(Beginning of Task material)
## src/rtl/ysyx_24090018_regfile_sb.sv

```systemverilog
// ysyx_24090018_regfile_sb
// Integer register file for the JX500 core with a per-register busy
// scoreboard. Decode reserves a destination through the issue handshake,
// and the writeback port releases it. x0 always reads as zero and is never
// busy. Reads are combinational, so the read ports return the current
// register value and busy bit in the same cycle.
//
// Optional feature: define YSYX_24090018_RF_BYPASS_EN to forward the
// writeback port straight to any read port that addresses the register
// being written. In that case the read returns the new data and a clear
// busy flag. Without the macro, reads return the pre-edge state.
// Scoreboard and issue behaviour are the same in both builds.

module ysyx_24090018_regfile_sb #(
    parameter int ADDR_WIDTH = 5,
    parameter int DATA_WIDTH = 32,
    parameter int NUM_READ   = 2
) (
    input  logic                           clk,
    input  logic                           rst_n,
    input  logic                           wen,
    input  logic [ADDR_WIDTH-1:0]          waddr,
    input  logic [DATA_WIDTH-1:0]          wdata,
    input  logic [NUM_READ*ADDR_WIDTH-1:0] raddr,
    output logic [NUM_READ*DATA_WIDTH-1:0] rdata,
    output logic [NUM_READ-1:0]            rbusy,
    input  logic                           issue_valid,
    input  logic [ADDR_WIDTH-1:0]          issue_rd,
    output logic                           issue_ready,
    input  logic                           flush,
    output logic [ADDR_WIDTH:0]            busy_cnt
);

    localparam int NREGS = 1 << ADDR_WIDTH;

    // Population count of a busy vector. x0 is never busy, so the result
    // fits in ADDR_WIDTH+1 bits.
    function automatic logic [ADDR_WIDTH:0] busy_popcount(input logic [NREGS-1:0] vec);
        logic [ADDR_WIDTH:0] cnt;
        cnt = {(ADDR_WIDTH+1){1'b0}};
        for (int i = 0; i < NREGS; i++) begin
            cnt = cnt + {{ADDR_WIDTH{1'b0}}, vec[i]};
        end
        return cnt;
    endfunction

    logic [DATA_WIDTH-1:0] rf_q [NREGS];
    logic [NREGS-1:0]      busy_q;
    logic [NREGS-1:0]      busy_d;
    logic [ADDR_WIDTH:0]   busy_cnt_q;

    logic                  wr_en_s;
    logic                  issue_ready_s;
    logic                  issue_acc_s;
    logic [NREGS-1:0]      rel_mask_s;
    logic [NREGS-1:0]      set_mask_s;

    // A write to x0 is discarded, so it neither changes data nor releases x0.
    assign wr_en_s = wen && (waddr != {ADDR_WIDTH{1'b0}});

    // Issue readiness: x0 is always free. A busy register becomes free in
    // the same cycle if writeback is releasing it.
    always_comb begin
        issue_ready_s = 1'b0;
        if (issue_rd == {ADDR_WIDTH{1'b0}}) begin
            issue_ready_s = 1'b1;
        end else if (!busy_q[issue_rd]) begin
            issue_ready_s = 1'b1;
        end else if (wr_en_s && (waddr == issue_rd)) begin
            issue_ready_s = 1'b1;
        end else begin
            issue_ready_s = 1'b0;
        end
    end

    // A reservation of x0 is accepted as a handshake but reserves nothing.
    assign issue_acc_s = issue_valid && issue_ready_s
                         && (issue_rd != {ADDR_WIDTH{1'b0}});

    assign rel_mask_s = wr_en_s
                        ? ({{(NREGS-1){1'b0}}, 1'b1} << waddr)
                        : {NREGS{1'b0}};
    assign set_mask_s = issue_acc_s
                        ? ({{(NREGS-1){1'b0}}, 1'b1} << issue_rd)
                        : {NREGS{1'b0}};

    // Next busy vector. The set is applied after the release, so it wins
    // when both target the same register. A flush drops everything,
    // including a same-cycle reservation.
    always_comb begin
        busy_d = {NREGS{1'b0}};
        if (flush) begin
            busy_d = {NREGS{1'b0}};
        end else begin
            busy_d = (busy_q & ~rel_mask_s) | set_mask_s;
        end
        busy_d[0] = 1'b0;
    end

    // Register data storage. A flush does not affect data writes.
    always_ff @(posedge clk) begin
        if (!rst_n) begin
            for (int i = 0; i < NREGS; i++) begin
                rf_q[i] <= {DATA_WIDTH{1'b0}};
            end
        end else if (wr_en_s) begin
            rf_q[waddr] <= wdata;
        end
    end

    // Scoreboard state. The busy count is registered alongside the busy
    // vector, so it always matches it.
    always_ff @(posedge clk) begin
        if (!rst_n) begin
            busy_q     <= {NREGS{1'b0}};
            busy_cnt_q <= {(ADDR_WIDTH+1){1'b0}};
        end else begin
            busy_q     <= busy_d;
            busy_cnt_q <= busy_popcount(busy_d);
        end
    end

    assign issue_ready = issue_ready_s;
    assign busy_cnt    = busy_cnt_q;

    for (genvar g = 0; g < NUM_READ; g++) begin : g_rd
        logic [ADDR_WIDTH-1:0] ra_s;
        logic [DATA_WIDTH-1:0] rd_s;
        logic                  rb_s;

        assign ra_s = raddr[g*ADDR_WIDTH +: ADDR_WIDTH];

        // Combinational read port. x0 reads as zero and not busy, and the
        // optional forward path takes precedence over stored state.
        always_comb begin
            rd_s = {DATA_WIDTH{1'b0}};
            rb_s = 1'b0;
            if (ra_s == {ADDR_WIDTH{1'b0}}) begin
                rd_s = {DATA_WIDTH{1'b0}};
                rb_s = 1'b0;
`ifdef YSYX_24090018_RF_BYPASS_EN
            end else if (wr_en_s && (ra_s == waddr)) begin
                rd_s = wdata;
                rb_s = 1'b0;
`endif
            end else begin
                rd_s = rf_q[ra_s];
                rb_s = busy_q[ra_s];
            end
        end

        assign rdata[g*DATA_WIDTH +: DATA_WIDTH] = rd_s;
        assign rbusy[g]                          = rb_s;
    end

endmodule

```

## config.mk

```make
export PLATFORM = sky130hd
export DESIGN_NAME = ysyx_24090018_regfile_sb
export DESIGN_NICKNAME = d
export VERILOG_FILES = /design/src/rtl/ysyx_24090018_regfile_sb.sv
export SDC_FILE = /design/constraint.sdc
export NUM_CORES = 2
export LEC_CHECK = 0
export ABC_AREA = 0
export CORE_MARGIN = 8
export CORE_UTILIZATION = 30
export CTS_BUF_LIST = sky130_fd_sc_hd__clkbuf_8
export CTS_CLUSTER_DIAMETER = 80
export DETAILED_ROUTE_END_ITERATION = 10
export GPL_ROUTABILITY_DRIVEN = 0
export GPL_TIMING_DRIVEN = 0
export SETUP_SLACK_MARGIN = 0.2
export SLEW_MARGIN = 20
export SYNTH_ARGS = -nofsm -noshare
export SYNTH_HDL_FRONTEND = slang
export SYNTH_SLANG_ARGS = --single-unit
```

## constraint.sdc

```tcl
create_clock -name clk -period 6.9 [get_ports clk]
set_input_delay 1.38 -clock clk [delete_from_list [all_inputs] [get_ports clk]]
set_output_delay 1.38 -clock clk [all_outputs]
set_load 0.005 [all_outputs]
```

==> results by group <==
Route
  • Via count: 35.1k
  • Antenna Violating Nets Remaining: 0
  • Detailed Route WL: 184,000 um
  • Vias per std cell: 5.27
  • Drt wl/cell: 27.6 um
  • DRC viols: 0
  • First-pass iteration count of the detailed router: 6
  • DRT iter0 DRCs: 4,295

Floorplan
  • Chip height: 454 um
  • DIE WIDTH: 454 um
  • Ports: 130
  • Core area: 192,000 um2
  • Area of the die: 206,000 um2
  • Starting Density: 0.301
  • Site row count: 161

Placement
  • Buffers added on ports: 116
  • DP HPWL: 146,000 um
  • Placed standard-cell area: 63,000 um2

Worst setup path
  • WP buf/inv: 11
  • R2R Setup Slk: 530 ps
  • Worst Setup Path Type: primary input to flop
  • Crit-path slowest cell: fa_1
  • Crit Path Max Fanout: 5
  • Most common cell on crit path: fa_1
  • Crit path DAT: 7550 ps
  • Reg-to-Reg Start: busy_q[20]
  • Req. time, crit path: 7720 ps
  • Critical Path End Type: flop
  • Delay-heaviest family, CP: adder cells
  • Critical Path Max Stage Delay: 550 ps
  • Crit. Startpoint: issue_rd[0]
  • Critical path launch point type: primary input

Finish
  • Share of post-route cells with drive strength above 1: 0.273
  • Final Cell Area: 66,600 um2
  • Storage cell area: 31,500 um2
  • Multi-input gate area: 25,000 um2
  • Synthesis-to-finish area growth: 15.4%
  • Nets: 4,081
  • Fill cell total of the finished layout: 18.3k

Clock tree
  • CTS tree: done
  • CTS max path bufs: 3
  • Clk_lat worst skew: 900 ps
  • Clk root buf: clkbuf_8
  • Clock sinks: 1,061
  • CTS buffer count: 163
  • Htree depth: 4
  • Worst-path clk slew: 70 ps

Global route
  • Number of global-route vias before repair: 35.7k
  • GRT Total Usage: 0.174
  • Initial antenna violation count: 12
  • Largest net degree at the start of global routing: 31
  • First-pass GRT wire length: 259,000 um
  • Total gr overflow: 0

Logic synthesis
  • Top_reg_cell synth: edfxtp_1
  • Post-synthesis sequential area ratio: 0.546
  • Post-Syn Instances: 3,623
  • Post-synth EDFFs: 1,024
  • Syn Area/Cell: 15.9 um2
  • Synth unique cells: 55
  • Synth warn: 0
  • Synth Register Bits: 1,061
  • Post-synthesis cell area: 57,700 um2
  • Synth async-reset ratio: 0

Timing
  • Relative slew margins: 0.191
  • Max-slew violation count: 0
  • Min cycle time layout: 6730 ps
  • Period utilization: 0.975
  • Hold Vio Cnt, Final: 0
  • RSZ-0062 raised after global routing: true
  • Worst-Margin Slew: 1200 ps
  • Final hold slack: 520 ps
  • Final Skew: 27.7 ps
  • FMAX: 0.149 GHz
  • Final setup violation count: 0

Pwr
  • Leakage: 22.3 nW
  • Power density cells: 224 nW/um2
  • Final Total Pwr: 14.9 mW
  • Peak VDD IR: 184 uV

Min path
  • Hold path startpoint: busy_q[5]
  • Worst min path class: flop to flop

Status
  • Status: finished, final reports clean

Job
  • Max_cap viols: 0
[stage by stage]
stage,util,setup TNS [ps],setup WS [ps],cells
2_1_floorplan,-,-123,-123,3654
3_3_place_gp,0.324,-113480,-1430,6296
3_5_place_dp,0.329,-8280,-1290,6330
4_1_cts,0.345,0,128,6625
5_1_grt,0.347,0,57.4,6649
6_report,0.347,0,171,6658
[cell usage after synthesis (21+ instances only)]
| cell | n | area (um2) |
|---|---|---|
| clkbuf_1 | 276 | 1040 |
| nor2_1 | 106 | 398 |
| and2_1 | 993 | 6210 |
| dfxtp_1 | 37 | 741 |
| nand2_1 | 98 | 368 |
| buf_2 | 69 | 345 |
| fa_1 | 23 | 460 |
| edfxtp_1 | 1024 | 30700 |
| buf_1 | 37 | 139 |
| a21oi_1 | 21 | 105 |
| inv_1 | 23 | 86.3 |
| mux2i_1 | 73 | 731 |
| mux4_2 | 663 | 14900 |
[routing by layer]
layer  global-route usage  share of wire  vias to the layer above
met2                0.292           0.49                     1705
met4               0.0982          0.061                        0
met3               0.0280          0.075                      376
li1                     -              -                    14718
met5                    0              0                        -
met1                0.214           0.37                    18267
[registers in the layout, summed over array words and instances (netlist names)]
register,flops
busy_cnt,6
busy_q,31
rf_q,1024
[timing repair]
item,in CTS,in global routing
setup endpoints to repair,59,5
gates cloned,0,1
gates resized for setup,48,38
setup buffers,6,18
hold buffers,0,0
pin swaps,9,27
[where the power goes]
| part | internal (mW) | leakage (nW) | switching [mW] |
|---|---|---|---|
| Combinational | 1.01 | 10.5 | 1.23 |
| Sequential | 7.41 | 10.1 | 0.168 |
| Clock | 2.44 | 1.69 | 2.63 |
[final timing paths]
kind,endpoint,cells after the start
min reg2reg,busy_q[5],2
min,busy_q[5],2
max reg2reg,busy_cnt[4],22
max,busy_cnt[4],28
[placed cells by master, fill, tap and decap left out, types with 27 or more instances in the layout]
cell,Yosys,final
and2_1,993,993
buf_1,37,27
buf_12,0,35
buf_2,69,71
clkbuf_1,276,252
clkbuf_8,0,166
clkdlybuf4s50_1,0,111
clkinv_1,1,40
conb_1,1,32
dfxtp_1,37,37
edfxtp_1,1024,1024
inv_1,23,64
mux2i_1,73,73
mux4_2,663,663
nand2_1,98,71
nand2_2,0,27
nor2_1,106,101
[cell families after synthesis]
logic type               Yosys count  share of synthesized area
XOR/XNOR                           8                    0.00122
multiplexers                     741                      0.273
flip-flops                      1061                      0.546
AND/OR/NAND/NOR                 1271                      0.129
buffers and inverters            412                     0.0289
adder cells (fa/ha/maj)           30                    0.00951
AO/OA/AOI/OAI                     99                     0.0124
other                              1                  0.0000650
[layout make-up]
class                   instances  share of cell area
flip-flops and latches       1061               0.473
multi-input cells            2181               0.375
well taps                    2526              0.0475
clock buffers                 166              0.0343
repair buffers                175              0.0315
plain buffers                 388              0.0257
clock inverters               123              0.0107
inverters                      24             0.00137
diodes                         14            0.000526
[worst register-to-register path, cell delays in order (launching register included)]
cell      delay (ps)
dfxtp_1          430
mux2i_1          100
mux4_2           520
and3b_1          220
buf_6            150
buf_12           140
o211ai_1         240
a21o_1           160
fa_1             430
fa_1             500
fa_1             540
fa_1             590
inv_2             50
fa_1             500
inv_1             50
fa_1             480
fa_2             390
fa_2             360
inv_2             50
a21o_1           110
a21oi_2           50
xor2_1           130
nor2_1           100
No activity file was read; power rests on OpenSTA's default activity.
(End of Task material)
(Beginning of Task material)
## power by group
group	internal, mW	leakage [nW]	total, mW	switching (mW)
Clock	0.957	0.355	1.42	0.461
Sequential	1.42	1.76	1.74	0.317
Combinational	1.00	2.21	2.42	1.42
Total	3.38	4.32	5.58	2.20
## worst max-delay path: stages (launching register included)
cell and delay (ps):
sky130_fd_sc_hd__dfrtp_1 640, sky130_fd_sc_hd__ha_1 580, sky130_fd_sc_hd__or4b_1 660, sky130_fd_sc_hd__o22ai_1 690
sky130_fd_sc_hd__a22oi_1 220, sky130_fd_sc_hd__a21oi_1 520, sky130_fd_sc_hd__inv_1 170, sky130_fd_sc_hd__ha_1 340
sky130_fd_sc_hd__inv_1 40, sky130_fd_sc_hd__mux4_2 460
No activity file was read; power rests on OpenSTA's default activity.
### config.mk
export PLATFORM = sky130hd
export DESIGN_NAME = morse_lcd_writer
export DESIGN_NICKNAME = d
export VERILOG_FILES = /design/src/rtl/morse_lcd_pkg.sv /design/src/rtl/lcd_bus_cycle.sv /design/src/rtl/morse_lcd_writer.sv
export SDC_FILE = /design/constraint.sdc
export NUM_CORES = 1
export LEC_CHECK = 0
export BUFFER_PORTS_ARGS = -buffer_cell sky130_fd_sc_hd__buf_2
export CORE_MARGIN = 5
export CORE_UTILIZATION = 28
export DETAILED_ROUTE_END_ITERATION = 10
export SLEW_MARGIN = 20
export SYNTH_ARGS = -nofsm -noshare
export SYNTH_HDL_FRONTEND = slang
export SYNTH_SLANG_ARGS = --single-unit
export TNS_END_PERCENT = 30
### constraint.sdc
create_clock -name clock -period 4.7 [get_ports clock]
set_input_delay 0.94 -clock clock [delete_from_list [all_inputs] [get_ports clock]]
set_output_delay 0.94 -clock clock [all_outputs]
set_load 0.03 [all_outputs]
(End of Task material)
> _The task_:
Once the line with "## power by group" is found in the records above, print exactly that line and every line after it through the line with "## worst max-delay".

> _Output of the task_:
## power by group
group	internal, mW	leakage [nW]	total, mW	switching (mW)
Clock	0.957	0.355	1.42	0.461
Sequential	1.42	1.76	1.74	0.317
Combinational	1.00	2.21	2.42	1.42
Total	3.38	4.32	5.58	2.20
## worst max-delay path: stages (launching register included)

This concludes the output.